*** Opening Source material ***

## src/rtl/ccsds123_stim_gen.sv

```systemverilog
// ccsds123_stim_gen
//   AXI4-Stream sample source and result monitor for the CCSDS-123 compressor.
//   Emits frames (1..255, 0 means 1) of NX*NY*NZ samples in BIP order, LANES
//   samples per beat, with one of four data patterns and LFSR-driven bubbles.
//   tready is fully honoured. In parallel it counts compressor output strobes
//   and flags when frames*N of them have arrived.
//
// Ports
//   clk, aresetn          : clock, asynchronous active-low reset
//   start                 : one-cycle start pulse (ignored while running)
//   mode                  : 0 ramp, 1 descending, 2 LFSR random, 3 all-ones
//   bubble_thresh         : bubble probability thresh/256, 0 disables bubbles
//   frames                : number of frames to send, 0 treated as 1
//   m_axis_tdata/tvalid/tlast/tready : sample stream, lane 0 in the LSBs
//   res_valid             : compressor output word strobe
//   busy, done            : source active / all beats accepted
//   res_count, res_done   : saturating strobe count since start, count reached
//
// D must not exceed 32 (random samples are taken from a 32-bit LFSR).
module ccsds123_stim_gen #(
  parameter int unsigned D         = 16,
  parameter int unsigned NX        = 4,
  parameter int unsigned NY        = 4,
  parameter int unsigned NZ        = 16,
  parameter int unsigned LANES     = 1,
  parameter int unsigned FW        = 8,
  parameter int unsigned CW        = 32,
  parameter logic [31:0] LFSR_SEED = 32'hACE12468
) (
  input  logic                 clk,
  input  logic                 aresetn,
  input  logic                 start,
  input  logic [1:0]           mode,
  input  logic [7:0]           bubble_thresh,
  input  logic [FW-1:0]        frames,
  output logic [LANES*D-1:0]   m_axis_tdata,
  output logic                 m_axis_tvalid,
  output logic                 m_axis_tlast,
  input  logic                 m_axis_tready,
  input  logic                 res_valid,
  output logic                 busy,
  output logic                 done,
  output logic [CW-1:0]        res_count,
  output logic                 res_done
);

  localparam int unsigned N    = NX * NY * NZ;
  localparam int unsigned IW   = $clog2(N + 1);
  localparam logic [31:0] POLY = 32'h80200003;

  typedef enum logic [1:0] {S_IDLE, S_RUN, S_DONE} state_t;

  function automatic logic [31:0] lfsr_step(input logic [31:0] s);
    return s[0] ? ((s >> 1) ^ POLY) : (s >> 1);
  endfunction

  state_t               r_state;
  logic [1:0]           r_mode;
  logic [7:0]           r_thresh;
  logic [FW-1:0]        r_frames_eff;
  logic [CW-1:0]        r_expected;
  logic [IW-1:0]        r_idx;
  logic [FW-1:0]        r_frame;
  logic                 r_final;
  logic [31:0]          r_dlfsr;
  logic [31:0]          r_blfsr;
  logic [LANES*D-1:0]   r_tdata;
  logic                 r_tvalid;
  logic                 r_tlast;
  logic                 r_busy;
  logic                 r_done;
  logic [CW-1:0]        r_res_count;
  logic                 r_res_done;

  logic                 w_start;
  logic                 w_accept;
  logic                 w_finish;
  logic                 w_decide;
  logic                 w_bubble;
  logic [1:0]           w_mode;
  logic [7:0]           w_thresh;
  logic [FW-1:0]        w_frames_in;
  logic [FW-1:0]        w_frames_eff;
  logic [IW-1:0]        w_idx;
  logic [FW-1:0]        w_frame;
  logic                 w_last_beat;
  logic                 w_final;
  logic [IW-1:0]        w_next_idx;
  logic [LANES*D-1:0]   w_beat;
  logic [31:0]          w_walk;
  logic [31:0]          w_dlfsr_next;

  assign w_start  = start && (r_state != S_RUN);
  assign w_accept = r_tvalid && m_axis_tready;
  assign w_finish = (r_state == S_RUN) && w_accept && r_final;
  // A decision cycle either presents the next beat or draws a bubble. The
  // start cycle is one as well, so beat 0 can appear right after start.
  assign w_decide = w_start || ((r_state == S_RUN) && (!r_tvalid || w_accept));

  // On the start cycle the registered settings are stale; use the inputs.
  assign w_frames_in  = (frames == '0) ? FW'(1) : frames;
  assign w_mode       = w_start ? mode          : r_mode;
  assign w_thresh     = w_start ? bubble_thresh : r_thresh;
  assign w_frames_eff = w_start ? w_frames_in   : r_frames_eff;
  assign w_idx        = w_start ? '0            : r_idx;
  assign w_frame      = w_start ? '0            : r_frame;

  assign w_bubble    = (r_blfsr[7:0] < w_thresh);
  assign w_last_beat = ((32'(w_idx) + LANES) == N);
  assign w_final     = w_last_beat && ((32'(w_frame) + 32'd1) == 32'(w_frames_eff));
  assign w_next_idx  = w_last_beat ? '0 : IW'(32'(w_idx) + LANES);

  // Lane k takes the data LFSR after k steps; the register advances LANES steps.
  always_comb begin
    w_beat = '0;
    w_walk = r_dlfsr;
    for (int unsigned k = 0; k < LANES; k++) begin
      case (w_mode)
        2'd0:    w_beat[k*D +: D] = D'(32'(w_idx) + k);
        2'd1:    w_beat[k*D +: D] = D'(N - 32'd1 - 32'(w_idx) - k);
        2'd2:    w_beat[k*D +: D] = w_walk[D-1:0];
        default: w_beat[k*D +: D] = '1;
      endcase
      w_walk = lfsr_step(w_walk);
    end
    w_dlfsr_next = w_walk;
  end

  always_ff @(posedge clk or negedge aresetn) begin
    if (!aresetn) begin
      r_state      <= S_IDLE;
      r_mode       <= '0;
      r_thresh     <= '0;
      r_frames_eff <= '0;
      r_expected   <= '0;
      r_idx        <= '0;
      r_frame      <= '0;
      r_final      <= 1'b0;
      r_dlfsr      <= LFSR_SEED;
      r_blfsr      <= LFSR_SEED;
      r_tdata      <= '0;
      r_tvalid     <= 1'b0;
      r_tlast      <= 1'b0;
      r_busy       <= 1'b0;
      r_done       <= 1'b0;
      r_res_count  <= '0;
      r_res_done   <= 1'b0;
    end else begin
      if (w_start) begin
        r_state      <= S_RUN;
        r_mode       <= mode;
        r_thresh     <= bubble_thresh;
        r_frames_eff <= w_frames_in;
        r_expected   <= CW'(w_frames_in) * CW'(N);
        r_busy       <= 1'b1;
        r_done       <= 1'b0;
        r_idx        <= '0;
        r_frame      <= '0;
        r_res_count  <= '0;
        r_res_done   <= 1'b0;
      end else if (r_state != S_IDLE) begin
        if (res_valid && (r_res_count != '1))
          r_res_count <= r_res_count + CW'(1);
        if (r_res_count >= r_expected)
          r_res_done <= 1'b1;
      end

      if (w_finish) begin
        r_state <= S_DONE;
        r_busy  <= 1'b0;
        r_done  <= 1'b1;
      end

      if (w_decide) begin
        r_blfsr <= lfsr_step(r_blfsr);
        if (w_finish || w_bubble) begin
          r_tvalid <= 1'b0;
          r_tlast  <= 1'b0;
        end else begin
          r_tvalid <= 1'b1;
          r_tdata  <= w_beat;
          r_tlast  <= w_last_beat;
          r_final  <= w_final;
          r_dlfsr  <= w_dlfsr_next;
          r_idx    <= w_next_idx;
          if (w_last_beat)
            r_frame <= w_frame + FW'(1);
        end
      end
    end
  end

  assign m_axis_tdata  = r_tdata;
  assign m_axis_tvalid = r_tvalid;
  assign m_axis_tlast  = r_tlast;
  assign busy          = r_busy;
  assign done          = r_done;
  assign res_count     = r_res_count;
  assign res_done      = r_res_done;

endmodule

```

*** Closing Source material ***
*** Opening Source material ***

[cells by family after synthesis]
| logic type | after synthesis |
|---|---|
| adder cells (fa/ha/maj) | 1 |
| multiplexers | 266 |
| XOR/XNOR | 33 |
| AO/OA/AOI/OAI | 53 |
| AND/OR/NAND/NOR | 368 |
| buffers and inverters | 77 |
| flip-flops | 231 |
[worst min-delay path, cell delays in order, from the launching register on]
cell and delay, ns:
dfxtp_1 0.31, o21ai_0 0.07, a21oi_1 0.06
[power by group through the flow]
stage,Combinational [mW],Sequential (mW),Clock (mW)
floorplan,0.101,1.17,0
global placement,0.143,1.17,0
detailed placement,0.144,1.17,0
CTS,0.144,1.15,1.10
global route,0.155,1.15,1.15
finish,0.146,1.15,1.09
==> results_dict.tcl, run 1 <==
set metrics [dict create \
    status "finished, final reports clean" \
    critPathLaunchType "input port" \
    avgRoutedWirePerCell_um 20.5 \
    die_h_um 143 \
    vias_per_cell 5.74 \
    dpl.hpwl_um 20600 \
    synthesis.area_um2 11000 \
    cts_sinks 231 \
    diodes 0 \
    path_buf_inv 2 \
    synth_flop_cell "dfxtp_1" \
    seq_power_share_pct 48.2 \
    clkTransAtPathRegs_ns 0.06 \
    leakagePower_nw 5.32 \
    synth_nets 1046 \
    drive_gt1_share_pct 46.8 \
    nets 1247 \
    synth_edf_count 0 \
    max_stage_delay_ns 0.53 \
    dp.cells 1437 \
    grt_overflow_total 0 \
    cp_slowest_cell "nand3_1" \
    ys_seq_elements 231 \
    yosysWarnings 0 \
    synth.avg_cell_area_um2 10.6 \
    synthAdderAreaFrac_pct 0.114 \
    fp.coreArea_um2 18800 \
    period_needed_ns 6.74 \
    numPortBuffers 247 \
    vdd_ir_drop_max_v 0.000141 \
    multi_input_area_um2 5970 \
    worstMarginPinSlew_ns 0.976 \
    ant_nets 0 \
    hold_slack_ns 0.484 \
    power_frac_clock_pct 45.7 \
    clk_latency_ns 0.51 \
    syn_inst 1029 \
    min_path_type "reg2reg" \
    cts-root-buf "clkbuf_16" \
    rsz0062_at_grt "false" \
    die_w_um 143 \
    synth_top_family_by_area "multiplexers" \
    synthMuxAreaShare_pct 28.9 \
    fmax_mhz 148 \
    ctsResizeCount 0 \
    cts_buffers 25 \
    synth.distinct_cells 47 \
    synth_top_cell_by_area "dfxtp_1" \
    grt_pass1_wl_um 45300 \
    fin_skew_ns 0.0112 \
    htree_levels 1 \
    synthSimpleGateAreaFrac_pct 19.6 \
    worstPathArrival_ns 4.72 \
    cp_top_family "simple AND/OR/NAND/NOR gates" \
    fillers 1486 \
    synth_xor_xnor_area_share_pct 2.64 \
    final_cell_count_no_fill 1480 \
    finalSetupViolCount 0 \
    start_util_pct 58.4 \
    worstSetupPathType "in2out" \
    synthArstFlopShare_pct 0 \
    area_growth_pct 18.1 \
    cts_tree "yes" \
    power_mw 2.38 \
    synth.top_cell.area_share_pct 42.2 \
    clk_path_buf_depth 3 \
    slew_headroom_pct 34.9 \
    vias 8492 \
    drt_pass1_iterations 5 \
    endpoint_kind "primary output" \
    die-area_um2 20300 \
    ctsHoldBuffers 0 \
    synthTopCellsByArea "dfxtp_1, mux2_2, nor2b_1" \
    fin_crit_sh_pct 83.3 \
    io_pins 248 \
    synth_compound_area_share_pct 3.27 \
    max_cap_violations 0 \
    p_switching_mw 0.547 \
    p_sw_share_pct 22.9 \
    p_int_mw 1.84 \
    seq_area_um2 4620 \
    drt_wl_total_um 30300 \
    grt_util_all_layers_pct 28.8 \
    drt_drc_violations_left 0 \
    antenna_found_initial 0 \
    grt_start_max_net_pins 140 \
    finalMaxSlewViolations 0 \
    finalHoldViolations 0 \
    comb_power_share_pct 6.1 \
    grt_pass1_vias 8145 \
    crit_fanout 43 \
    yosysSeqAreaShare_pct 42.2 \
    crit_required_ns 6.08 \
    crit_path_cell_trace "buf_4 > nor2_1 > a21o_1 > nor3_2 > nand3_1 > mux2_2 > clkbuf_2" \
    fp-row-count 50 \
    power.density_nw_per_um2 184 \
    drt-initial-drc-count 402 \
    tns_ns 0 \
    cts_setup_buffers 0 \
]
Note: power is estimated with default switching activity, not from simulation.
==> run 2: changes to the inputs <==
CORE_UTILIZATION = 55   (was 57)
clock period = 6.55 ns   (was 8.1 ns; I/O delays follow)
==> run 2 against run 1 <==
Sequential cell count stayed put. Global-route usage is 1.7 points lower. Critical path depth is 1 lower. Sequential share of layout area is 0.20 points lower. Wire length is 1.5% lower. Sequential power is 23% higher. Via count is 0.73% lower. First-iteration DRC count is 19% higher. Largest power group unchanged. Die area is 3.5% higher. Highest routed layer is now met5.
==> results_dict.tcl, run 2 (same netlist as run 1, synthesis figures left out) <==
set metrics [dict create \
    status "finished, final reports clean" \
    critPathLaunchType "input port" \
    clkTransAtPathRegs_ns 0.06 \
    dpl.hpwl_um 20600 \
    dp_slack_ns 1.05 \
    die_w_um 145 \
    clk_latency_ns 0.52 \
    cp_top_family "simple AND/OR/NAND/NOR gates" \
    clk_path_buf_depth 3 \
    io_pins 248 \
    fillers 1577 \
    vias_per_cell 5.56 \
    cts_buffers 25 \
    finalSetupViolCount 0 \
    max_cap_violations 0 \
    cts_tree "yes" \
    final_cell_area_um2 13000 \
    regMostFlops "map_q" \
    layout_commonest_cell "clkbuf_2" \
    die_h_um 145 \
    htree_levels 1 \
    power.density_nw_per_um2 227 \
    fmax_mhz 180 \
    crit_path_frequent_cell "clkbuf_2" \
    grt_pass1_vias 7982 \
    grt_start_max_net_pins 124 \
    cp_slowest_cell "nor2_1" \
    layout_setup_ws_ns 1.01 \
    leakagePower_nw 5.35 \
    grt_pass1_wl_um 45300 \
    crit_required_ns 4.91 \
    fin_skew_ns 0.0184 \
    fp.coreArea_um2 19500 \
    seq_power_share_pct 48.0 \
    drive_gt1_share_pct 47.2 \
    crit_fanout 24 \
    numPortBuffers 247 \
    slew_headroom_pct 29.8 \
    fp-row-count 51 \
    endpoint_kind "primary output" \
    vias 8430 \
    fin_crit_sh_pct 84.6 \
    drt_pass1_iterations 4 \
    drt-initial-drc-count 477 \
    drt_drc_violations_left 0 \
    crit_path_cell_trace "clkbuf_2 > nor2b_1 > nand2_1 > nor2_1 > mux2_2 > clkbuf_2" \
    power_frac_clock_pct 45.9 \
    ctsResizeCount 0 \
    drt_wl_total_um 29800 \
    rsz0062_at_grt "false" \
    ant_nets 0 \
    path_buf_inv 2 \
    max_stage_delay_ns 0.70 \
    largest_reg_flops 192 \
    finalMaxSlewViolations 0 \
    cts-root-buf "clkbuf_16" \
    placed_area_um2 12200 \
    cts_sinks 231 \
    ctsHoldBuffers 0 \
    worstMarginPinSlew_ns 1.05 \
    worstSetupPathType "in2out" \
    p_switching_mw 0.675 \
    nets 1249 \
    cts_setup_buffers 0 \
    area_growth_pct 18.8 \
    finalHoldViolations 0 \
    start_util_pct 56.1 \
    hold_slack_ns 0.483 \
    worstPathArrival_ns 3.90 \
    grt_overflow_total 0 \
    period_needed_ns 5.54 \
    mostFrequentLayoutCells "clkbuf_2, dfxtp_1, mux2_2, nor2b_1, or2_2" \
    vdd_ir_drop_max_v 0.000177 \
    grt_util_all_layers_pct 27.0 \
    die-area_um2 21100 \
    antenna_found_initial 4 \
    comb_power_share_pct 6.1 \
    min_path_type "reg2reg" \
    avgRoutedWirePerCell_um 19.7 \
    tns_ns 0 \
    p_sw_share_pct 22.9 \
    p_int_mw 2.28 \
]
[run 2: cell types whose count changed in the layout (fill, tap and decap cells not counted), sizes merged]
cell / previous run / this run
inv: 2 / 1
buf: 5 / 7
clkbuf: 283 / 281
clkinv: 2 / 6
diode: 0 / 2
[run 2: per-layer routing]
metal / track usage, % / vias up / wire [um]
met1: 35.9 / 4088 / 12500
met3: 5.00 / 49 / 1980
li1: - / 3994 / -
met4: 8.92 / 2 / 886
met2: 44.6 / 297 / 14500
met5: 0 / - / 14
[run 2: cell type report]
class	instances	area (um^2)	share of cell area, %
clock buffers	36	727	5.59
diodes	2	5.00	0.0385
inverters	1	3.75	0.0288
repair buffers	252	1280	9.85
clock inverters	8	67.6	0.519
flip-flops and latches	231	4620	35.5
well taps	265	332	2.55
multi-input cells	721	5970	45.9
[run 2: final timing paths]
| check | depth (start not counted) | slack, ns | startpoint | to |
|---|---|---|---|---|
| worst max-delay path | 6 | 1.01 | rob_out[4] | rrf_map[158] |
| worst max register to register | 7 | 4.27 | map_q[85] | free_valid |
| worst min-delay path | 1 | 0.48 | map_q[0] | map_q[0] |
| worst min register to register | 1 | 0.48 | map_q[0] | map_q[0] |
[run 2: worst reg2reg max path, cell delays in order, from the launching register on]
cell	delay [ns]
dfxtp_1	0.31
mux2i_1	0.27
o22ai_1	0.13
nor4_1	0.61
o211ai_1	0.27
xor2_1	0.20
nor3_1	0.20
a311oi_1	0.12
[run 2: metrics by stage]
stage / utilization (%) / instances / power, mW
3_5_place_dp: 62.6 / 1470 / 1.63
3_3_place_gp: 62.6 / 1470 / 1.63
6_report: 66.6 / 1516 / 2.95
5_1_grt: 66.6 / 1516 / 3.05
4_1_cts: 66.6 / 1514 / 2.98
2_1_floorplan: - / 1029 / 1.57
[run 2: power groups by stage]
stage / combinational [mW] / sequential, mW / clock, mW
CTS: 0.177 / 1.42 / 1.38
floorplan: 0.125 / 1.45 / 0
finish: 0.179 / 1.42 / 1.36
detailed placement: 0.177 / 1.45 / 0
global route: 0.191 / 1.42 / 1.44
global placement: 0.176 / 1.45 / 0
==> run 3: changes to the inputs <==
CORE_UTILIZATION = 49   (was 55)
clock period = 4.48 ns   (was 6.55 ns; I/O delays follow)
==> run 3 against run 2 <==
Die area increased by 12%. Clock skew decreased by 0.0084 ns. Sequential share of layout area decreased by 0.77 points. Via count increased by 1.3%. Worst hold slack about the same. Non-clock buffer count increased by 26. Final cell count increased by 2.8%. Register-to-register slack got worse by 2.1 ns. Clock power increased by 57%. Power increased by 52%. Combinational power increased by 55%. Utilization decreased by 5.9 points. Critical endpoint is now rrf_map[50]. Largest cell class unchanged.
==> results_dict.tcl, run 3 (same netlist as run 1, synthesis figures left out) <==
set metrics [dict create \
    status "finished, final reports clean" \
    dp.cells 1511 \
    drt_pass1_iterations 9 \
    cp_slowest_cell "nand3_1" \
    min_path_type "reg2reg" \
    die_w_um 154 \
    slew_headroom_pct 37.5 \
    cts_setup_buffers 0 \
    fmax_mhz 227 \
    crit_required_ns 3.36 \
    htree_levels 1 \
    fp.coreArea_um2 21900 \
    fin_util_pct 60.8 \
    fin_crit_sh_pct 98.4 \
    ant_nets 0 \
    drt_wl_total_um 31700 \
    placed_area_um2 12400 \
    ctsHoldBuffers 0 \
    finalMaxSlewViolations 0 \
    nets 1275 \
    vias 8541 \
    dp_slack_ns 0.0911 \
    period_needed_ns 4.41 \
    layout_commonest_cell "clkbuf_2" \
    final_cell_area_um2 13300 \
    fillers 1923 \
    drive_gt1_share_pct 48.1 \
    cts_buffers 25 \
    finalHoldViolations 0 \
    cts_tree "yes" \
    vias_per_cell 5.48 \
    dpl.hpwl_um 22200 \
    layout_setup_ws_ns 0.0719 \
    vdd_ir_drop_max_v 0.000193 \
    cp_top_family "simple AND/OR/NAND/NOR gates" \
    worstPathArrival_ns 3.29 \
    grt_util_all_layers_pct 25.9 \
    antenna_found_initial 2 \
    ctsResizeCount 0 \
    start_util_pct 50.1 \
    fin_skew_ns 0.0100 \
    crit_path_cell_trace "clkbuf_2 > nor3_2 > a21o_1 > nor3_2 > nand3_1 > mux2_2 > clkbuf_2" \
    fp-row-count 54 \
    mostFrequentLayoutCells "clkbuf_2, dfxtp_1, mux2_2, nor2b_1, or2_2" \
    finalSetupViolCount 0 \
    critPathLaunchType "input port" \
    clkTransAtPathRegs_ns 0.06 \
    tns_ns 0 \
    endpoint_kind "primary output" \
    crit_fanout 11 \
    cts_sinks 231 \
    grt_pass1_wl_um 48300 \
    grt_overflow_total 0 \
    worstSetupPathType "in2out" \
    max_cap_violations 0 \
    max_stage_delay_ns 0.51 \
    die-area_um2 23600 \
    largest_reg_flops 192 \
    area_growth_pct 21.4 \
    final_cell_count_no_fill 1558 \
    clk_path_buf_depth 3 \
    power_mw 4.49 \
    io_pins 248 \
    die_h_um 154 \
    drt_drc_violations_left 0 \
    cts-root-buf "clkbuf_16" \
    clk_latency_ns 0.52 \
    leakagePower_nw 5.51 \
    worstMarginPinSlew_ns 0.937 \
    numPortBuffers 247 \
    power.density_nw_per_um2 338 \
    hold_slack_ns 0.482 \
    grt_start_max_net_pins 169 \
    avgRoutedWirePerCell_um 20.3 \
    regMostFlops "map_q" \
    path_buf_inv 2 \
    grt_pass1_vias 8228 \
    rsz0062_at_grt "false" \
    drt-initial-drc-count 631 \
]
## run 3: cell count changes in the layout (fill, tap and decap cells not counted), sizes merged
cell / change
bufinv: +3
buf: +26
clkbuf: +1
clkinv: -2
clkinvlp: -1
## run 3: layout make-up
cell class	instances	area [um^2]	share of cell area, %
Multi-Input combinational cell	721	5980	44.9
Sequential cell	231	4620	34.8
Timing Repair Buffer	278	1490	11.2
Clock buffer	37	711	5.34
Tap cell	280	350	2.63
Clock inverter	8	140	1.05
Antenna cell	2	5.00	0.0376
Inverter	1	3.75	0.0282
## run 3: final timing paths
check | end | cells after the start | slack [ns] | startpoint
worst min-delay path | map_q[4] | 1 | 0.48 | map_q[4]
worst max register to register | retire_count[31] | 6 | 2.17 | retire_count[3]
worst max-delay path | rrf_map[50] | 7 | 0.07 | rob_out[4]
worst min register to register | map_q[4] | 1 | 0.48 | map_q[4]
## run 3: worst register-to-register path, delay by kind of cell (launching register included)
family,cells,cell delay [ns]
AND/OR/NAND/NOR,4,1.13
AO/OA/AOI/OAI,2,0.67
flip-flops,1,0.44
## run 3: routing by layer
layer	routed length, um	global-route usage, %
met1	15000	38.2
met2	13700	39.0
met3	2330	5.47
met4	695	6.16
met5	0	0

*** Closing Source material ***

* [Problem statement]: Using the entries above, give again exactly the lines from the line holding "6_report: 66.6 / 1516 / 2.95" through the line holding "run 3 against". Include both end lines and nothing else.

* [Response to this task]:
6_report: 66.6 / 1516 / 2.95
5_1_grt: 66.6 / 1516 / 3.05
4_1_cts: 66.6 / 1514 / 2.98
2_1_floorplan: - / 1029 / 1.57
[run 2: power groups by stage]
stage / combinational [mW] / sequential, mW / clock, mW
CTS: 0.177 / 1.42 / 1.38
floorplan: 0.125 / 1.45 / 0
finish: 0.179 / 1.42 / 1.36
detailed placement: 0.177 / 1.45 / 0
global route: 0.191 / 1.42 / 1.44
global placement: 0.176 / 1.45 / 0
==> run 3: changes to the inputs <==
CORE_UTILIZATION = 49   (was 55)
clock period = 4.48 ns   (was 6.55 ns; I/O delays follow)
==> run 3 against run 2 <==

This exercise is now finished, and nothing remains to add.